• The future of fake news: Can you tell a real video from a deepfake?
    48 replies, posted
why are people saying they got nothing wrong, you instantly get it wrong when you begin.
Some people can tell right away, though.
Obama's hair looks like static, kind of likeif you did a Photoshop auto select. It really threw me off on the first one because the other was clearly fake.
I think the point of it was to show that if you’re not looking for the deep fakes you’ll probably think it’s real.
There's just something off about seeing a fake. Don't know what it is, but it's just obvious when watching it move. Feels unnatural to look at.
Ahhh fuck I got most of them wrong. Guess we have to start recognizing other parts of the human body beyond the face.
Ha, got them all right, fuck you AI. Trick is not to look directly at the face so much as the perimeter of it and the ears and hair until something jumps out as fucky.
The videos in the article are cheery picked to be as difficult as possible so that the point of the article is made more clear (that you need to watch out for fake videos) Good luck adding much complexity to a scene with current tech. Give it 5-10 years before you see anything truly compelling from more than a straight-out of a face.
It's really not. The real footage all have a jitter and morphing artifact in them, leading people to assume they're fake. They either need to stop doctoring the "real ones" or get better camera equipment, because the experiment is left moot when it's that misleading. Doesn't matter if it's deliberate or not, it sullies the results.
The BLATANT fake video of assange interview
By "easy as possible" I meant to make it as easy as possible to perform the faking. But yeah, it's a good scenario to do this so that it's obvious for people that they need to watch out.
I think that's likely a harder problem, though. If it can spot telltale artifacting from a fake, it could probably do a pretty good job of classifying until the fakes improve significantly.

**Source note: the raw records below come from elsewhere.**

This is an optimization exercise on Yosys and OpenROAD, whose aim is small area, not a production implementation. The RTL was checked by simulation tests, not by an equivalence proof against the original design. Power and IR drop assume default switching activity.

run 1:
==> flow/design.v <==
module RISCV(
  input  clock,
  input  reset,
  input  io_rx,
  input  io_readyToReadProgram,
  input  io_runProgram,
  output io_tx,
  output io_idleLED,
  output io_listeningLED,
  output io_runningLED
);
  function [4:0] dbNext(input [4:0] s);
    dbNext = {s[3:0], s[4] ^ s[2] ^ (s[3:0] == 4'd0)};
  endfunction
  function [5:0] cnt6Next(input [5:0] s);
    cnt6Next = {s[5] ^ (s[4:0] == 5'b10000), dbNext(s[4:0])};
  endfunction
  function [3:0] bitNext(input [3:0] s);
    bitNext = {s[2:0], s[3] ^ s[2]};
  endfunction
  localparam [9:0] LZ = 10'h3ff, L867 = 10'h00c, L432 = 10'h042;
  function [9:0] timNext(input [9:0] s);
    timNext = {s[8:0], s[9] ^ s[6]};
  endfunction
  localparam [3:0] RB9 = 4'd13, RB1 = 4'd8, RB0 = 4'd1;
  localparam [3:0] TB11 = 4'd3, TB0 = 4'd1;
  reg readyPrev, runPrev, stRun, stListen, capture;
  wire readyRise = io_readyToReadProgram & ~readyPrev;
  wire runRise = io_runProgram & ~runPrev;
  always @(posedge clock) begin
    if (reset) begin
      readyPrev <= 1'b0;
      runPrev <= 1'b0;
      stRun <= 1'b0;
      stListen <= 1'b0;
      capture <= 1'b0;
    end else begin
      readyPrev <= io_readyToReadProgram;
      runPrev <= io_runProgram;
      stRun <= io_runProgram | (stRun & ~readyRise);
      stListen <= ~io_runProgram & (readyRise | stListen);
      capture <= ~runRise & (readyRise | capture);
    end
  end
  assign io_idleLED = ~stRun & ~stListen;
  assign io_listeningLED = stListen;
  assign io_runningLED = stRun;
  reg s1, s2, fprev;
  reg [7:0] rsh;
  reg [9:0] rcnt;
  reg [3:0] rbits;
  reg rval;
  wire rzero = rcnt == LZ;
  wire falling = ~s2 & fprev;
  reg [5:0] qc;           
  wire full = qc[5];
  wire doEnq = capture & rval & ~full;
  always @(posedge clock) begin
    s1 <= io_rx;
    s2 <= s1;
    fprev <= s2;
    if (rzero & rbits != RB0 & rbits != RB9)
      rsh <= {s2, rsh[7:1]};
    if (reset) begin
      rcnt <= L867;
      rbits <= RB0;
      rval <= 1'b0;
    end else begin
      if (!rzero)
        rcnt <= timNext(rcnt);
      else if (rbits != RB0) begin
        rcnt <= L867;
        rbits <= bitNext(rbits);
      end else if (falling) begin
        rcnt <= L432;
        rbits <= RB9;
      end
      if (rval & ~(capture & full))
        rval <= 1'b0;
      else if (rzero & rbits == RB1)
        rval <= 1'b1;
    end
  end
  reg [5:0] rc;
  reg cpend;
  wire wstay;
  wire clrReq = readyRise | cpend;
  always @(posedge clock) begin
    if (reset)
      qc <= 6'd0;
    else if (doEnq)
      qc <= cnt6Next(qc);
    if (reset) begin
      rc <= 6'd0;
      cpend <= 1'b0;
    end else begin
      if (doEnq)
        rc <= cnt6Next(rc);
      else if (clrReq & ~wstay)
        rc <= 6'd0;
      cpend <= ~doEnq & clrReq & wstay;
    end
  end
  reg [4:0] ph;
  reg clr;
  reg wpend;
  reg [255:0] ring;
  wire [4:0] phNext = dbNext(ph);
  wire commit = wpend & (phNext == rc[4:0]);
  assign wstay = wpend & ~commit;
  wire [7:0] headOld = clr ? 8'd0 : ring[7:0];
  always @(posedge clock) begin
    ring <= {commit ? rsh : headOld, ring[255:8]};
    if (reset) begin
      ph <= 5'd0;
      clr <= 1'b1;
      wpend <= 1'b0;
    end else begin
      ph <= phNext;
      if (ph == 5'b10000)
        clr <= 1'b0;
      if (doEnq)
        wpend <= 1'b1;
      else if (commit)
        wpend <= 1'b0;
    end
  end
  reg sending;
  reg [5:0] idx;
  reg bstate, bpend;
  reg [7:0] bdata;
  wire issue = sending & ~bstate;
  wire [5:0] idxNext = cnt6Next(idx);
  wire eqLow = idxNext[4:0] == rc[4:0];
  wire last = cpend ? (idxNext == 6'd0) : (eqLow & (idxNext[5] == rc[5]));
  wire wmatch = wpend & eqLow;
  always @(posedge clock) begin
    if (reset)
      sending <= 1'b0;
    else if (sending) begin
      if (~bstate & last)
        sending <= 1'b0;
    end else if (runRise)
      sending <= 1'b1;
    if (~sending & runRise)
      idx <= 6'd0;
    else if (issue & ~last)
      idx <= idxNext;
  end
  reg [9:0] tcnt;
  reg [3:0] tbits;
  reg [7:0] tsh;           
  reg tpend;
  wire tzero = tcnt == LZ;
  wire tready = tzero & (tbits == TB0);
  wire take = bstate & tready;
  wire fetchB = bpend & (bdata[4:0] == ph);
  wire fetchT = tpend & (ph == 5'd0);
  wire tstart = tbits == TB11;
  always @(posedge clock) begin
    if (reset)
      bstate <= 1'b0;
    else if (~bstate)
      bstate <= sending;
    else if (tready)
      bstate <= 1'b0;
    if (issue) begin
      bdata <= idx[5] ? 8'd0 : wmatch ? rsh : {3'd0, idx[4:0]};
      bpend <= ~idx[5] & ~wmatch;
    end else if (fetchB) begin
      bdata <= headOld;
      bpend <= 1'b0;
    end
  end
  always @(posedge clock) begin
    if (reset) begin
      tcnt <= LZ;
      tbits <= TB0;
      tsh <= 8'hff;
      tpend <= 1'b0;
    end else begin
      tcnt <= tzero ? L867 : timNext(tcnt);
      if (tzero & tbits != TB0) begin
        if (~tstart)
          tsh <= {1'b1, tsh[7:1]};
        tbits <= bitNext(tbits);
      end else if (take) begin
        tsh <= fetchB ? headOld : bdata;
        tbits <= TB11;
        tpend <= bpend & ~fetchB;
      end else if (fetchT) begin
        tsh <= headOld;
        tpend <= 1'b0;
      end
    end
  end
  assign io_tx = tsh[0] & ~tstart;
endmodule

I actually started working on a project right now using similar methods as the one used in the article. We are tasked to generate images of malignant cells, because actual images often require money to obtain and there are also privacy issues. So what you have is actually two networks, one generator that generates the images, and one discriminator that tells you if it's real or fake. You pin them against each other forming two feedback loops, so they're improving on each other based on each other's outputs. I think that's tricky, because you already have a CNN (the discriminator) within this "generator network" whose sole purpose is to tell the generator how to avoid being labeled as a fake image. Plus, it may be hard for a CNN to discern the differences between real or fake videos since they are so extremely similar mathematically.
I got all of them except for the last one. There's this weird shifting going on in his hair in the one that's supposed to be real that I don't see in the "fake" one and also most people thought the "real" one was fake, wtf.

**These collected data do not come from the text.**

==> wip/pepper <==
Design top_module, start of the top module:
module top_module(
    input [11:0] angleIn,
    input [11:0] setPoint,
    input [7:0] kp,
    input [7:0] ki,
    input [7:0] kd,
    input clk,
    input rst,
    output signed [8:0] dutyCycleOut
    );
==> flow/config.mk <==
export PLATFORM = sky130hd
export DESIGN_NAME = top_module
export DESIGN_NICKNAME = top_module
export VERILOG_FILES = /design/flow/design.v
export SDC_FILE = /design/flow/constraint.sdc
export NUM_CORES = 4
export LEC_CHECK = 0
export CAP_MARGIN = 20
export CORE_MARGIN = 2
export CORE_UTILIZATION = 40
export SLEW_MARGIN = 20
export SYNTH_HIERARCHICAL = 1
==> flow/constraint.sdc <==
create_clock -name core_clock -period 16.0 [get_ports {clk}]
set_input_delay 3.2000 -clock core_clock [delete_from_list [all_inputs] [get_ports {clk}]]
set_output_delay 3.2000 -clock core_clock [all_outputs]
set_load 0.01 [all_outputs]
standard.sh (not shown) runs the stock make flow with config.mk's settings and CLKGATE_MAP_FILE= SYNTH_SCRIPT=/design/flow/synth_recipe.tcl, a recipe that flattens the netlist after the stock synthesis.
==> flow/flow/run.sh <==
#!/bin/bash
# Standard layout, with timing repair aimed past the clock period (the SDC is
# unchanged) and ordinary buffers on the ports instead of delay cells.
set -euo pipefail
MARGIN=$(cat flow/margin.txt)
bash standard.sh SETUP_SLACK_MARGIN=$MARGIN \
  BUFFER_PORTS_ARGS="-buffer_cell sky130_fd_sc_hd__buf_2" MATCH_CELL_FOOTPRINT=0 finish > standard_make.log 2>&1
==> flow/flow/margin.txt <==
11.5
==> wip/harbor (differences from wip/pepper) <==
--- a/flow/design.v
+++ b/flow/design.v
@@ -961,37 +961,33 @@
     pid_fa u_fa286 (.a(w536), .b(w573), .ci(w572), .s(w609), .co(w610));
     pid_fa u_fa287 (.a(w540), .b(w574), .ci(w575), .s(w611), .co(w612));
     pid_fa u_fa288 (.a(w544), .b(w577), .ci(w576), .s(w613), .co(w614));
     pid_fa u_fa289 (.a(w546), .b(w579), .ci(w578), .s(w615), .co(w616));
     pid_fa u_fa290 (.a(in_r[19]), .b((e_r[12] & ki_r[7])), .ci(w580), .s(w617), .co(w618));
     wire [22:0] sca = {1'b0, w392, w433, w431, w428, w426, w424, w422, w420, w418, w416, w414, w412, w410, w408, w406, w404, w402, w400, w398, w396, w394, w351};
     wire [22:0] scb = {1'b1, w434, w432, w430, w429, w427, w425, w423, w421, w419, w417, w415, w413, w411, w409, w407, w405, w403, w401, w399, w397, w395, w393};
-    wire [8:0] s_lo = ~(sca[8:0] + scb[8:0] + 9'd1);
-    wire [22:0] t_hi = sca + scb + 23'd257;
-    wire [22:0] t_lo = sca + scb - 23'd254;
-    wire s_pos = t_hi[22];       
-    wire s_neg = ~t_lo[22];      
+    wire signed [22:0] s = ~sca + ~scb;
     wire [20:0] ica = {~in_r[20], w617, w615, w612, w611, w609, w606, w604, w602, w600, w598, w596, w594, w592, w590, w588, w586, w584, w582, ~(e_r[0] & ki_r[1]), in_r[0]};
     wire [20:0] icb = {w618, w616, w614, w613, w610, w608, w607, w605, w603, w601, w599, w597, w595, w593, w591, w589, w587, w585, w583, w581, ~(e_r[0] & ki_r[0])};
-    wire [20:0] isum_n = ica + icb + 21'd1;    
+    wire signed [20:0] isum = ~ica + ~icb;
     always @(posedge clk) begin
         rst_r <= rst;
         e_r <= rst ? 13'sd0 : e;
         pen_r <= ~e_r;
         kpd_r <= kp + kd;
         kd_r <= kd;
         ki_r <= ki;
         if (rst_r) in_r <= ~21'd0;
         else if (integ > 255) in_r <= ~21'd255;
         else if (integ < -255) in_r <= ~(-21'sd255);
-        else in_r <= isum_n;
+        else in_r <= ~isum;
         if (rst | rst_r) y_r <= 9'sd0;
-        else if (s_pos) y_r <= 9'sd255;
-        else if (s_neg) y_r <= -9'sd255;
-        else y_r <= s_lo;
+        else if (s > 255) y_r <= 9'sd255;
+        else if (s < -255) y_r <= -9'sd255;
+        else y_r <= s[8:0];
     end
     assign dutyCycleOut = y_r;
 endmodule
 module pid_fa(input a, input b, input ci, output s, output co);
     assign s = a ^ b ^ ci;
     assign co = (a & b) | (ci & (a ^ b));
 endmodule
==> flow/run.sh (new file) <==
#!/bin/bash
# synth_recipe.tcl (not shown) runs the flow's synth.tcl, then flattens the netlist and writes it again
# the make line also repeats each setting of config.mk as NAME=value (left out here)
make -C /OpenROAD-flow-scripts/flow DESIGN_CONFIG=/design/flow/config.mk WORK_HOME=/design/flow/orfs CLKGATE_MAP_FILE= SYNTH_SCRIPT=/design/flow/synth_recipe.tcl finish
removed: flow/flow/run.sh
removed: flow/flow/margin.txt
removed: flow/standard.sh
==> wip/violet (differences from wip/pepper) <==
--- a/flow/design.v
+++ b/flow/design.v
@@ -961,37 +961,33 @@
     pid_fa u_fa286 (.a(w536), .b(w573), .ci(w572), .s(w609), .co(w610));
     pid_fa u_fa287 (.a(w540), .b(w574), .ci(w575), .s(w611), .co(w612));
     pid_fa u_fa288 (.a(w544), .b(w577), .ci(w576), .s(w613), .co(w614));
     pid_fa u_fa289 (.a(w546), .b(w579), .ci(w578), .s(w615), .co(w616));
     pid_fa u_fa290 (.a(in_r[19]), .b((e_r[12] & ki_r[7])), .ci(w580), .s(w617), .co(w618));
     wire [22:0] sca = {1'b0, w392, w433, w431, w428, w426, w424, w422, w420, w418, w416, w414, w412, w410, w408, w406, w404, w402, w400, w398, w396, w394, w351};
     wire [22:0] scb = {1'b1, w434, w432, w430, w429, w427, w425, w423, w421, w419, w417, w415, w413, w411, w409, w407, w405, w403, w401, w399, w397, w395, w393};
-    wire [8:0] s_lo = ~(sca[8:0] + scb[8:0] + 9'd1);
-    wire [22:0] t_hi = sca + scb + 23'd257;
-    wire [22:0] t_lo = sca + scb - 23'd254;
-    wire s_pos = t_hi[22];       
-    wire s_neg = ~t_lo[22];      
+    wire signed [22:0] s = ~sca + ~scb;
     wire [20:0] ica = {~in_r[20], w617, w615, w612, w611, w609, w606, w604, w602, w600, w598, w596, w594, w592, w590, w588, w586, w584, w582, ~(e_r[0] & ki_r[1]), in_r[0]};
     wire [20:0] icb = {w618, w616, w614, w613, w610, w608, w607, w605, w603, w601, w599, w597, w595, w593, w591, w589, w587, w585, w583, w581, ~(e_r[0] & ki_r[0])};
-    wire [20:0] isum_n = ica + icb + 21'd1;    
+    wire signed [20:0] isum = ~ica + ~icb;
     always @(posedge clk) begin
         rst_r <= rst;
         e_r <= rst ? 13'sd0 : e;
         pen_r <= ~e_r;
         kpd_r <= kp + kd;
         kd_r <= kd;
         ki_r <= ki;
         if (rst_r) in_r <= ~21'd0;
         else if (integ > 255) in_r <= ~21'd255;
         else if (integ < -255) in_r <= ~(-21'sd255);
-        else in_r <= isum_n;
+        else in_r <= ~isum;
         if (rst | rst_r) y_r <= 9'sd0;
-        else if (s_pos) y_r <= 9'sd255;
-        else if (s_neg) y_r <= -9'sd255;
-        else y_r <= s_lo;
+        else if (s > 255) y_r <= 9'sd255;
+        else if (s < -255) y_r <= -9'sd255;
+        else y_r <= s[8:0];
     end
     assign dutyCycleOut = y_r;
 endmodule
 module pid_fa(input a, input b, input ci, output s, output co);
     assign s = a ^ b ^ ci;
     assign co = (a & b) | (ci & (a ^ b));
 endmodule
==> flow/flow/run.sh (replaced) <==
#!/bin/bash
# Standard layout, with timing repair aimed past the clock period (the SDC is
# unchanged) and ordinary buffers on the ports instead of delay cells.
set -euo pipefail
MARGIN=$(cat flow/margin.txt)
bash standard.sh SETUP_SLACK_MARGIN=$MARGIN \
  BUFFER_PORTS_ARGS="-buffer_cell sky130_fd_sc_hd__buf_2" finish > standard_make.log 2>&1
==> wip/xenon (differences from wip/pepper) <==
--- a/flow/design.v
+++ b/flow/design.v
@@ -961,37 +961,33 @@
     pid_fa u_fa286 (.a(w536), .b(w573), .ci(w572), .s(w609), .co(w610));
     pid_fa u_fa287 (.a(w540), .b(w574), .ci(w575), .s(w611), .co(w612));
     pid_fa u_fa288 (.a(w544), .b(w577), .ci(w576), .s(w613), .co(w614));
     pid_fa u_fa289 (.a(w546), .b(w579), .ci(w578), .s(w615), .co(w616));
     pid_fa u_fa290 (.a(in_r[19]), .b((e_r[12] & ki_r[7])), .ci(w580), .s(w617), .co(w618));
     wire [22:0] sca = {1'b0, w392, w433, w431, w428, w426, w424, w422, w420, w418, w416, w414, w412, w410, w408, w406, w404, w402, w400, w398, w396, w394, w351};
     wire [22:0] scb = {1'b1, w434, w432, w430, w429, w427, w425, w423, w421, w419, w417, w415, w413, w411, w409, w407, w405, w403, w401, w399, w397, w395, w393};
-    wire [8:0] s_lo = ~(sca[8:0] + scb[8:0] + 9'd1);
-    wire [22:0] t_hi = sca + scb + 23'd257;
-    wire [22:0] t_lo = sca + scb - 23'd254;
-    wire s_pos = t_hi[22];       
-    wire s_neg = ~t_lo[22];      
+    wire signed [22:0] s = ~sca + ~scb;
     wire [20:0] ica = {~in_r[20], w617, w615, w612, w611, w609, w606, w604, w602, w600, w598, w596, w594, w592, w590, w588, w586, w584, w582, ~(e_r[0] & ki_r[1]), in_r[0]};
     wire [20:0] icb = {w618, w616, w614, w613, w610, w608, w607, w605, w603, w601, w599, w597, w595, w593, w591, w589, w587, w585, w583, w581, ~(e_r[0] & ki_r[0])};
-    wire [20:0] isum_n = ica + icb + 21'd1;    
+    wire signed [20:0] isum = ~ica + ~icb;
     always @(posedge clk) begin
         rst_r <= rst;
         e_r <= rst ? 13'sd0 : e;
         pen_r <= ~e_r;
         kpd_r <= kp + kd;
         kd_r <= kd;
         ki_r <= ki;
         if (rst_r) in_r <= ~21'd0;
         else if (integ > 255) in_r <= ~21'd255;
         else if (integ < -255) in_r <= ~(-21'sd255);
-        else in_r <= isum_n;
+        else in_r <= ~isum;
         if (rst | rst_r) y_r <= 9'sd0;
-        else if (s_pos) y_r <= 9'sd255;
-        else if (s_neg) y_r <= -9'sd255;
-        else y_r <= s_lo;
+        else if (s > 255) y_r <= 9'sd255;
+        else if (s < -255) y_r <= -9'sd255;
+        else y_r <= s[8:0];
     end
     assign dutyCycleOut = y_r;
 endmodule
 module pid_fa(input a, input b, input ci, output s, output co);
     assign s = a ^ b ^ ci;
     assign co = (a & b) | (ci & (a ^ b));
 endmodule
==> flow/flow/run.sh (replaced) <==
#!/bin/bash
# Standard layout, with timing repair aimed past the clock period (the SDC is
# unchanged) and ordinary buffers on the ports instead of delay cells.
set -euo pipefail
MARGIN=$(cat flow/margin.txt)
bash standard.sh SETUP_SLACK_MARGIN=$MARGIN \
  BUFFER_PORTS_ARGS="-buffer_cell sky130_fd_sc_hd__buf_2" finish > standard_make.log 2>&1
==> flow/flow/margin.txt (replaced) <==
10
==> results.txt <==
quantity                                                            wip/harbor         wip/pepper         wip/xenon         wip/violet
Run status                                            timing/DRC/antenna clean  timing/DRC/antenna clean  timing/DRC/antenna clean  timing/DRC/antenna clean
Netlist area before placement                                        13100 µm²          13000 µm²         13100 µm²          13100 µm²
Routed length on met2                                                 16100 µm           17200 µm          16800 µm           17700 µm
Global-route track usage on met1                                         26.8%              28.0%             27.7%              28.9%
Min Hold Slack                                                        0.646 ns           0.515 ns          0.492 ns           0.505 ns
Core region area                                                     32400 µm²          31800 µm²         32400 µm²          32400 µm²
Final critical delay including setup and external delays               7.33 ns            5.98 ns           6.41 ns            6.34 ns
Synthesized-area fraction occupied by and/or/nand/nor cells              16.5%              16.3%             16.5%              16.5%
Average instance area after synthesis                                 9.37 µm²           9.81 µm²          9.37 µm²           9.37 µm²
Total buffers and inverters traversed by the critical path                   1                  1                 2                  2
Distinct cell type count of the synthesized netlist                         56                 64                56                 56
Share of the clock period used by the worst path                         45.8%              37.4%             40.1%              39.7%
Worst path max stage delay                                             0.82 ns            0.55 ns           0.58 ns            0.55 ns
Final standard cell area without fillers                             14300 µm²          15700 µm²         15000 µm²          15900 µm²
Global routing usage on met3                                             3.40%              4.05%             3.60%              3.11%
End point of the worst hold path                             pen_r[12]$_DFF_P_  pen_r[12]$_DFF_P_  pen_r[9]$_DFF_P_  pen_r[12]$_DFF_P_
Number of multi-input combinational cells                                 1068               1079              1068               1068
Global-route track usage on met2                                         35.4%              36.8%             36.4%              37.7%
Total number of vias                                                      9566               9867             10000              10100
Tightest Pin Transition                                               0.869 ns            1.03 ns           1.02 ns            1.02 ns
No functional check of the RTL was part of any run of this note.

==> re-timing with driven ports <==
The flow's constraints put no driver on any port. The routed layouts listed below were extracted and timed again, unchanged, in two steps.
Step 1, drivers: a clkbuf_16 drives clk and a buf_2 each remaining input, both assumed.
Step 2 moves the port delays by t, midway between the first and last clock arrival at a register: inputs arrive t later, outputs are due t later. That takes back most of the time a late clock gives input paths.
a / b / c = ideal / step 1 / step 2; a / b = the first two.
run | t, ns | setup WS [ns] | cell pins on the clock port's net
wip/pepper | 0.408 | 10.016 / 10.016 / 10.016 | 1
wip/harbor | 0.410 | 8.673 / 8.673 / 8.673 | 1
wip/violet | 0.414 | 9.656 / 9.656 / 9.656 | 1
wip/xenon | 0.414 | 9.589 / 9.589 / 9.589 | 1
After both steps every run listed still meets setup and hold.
This is an optimization exercise on Yosys and OpenROAD, whose aim is small area, not a production implementation. Function was checked by simulation only, so behaviour that the tests miss may differ from the original.

==> build 63: inputs <==
// fir
module fir(
    input clk,
    input rst,
    input signed [15:0] x_in,
    output reg signed [31:0] y_out
);
==> flow/config.mk <==
export PLATFORM = sky130hd
export DESIGN_NAME = fir
export DESIGN_NICKNAME = fir
export VERILOG_FILES = /design/flow/design.v
export SDC_FILE = /design/flow/constraint.sdc
export NUM_CORES = 4
export LEC_CHECK = 0
export CAP_MARGIN = 8
export CORE_MARGIN = 2
export CORE_UTILIZATION = 60
export CTS_BUF_LIST = sky130_fd_sc_hd__clkbuf_8
export CTS_CLUSTER_DIAMETER = 70
export CTS_CLUSTER_SIZE = 18
export PLACE_DENSITY = 0.75
export SLEW_MARGIN = 8
export SYNTH_HIERARCHICAL = 1
export SYNTH_MINIMUM_KEEP_SIZE = 0
==> flow/constraint.sdc <==
create_clock -name core_clock -period 12.0 [get_ports {clk}]
set_input_delay 2.4000 -clock core_clock [delete_from_list [all_inputs] [get_ports {clk}]]
set_output_delay 2.4000 -clock core_clock [all_outputs]
set_load 0.01 [all_outputs]
standard.sh (not shown) runs the stock make flow with config.mk's settings and CLKGATE_MAP_FILE= SYNTH_SCRIPT=/design/flow/synth_recipe.tcl, a recipe that flattens the netlist after the stock synthesis.
==> flow/flow/run.sh <==
#!/bin/bash
# Own flow: the standard layout (standard.sh) with two changes:
#  - the port buffers that global placement inserts are the smallest buffer
#    cell (buf_1) instead of the default choice;
#  - clock tree synthesis does not add dummy loads.
set -euo pipefail
export BUFFER_PORTS_ARGS="-buffer_cell sky130_fd_sc_hd__buf_1"
export CTS_ARGS="-sink_clustering_enable -repair_clock_nets -sink_clustering_size 18 -sink_clustering_max_diameter 70 -buf_list sky130_fd_sc_hd__clkbuf_8 -dont_use_dummy_load"
bash standard.sh > standard.log 2>&1
==> build 14: changes against build 63 <==
==> flow/flow/run.sh (replaced) <==
#!/bin/bash
# Own flow: the standard layout (standard.sh) with two changes:
#  - the port buffers that global placement inserts are the smallest buffer
#    cell (buf_1) instead of the default choice;
#  - clock tree synthesis does not add dummy loads.
set -euo pipefail
export BUFFER_PORTS_ARGS="-buffer_cell sky130_fd_sc_hd__buf_1"
export CTS_ARGS="-sink_clustering_enable -repair_clock_nets -sink_clustering_size 10 -sink_clustering_max_diameter 40 -buf_list sky130_fd_sc_hd__clkbuf_4 -dont_use_dummy_load"
bash standard.sh > standard.log 2>&1
Settings changed: CAP_MARGIN 8 to 20, SLEW_MARGIN 8 to 20.
==> build 95: changes against build 63 <==
==> flow/flow/run.sh (replaced) <==
#!/bin/bash
# Own flow: the standard layout (standard.sh) with two changes:
#  - the port buffers that global placement inserts are the smallest buffer
#    cell (buf_1) instead of the default choice;
#  - clock tree synthesis does not add dummy loads.
set -euo pipefail
export BUFFER_PORTS_ARGS="-buffer_cell sky130_fd_sc_hd__buf_1"
export CTS_ARGS="-sink_clustering_enable -repair_clock_nets -sink_clustering_size 12 -sink_clustering_max_diameter 50 -buf_list {sky130_fd_sc_hd__clkbuf_4 sky130_fd_sc_hd__clkbuf_8} -dont_use_dummy_load"
bash standard.sh > standard.log 2>&1
Settings changed: CAP_MARGIN 8 to 20, SLEW_MARGIN 8 to 20.
==> qor summary <==
Run status: build 63 complete, no violations; build 14 complete, no violations; build 95 complete, no violations
Reg-to-reg critical path startpoint: build 63 r6[0]; build 14 r6[0]; build 95 r3[0]
Worst-Margin Slew: build 63 891 ps; build 14 900 ps; build 95 890 ps
Longest individual stage delay on the worst path: build 63 590 ps; build 14 590 ps; build 95 560 ps
Clock buffers and inverters, area share: build 63 0.0139; build 14 0.0148; build 95 0.0204
Smallest setup slack after layout: build 63 275 ps; build 14 306 ps; build 95 312 ps
Total wire length after detailed routing: build 63 42.0 mm; build 14 42.1 mm; build 95 42.1 mm
Met3 Resource Use GR: build 63 0.110; build 14 0.118; build 95 0.115
Root cell of the clock tree: build 63 sky130_fd_sc_hd__clkbuf_8; build 14 sky130_fd_sc_hd__clkbuf_4; build 95 sky130_fd_sc_hd__clkbuf_8
Fill count: build 63 2,195; build 14 2,203; build 95 2,184
Final setup skew: build 63 39.4 ps; build 14 59.3 ps; build 95 34.9 ps

[separate check: timing with driven ports]
How much do the figures lean on ideal ports? The routed layouts below were timed once more, with nothing changed but the port constraints. Step 1 (the two cells are an assumption about what drives the block):
set clk [get_ports {clk}]
set_driving_cell -lib_cell sky130_fd_sc_hd__clkbuf_16 $clk
set_driving_cell -lib_cell sky130_fd_sc_hd__buf_2 [delete_from_list [all_inputs] $clk]
Step 2 times the ports against the registers' clock, not the clock port: input delays grow and output delays shrink by t, the midpoint of the rising clock arrivals with the driver on. Three values: no drivers, after step 1, after step 2; two values: the first two.
run | t (ns) | setup slack, ns | worst slew at a driven data input, ns
build 63 | 0.605 | 0.275 / 0.275 / 0.275 | 0.03
build 14 | 0.696 | 0.306 / 0.306 / 0.306 | 0.03
build 95 | 0.636 | 0.312 / 0.312 / 0.312 | 0.03
After both steps setup and hold are still met in every run listed.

I got every single one (including the fact that Obama was fake at the start, but of course there wasn't an option so I went Trump). That doesn't matter though, the article is right. Attributing that much effort to second guessing whether or not you're watching a real person isn't viable every single time you see a video. Give the technology a little more time and I'm sure it will be indistinguishable from the real thing, which is terrifying.
As an AI researcher, I can tell you that neural networks have the uncanny ability to spot each others work out. It's going to take some significant advancements to have AI-generated images not recognizable as such under scrutiny - but its definitely a possible future, just not now.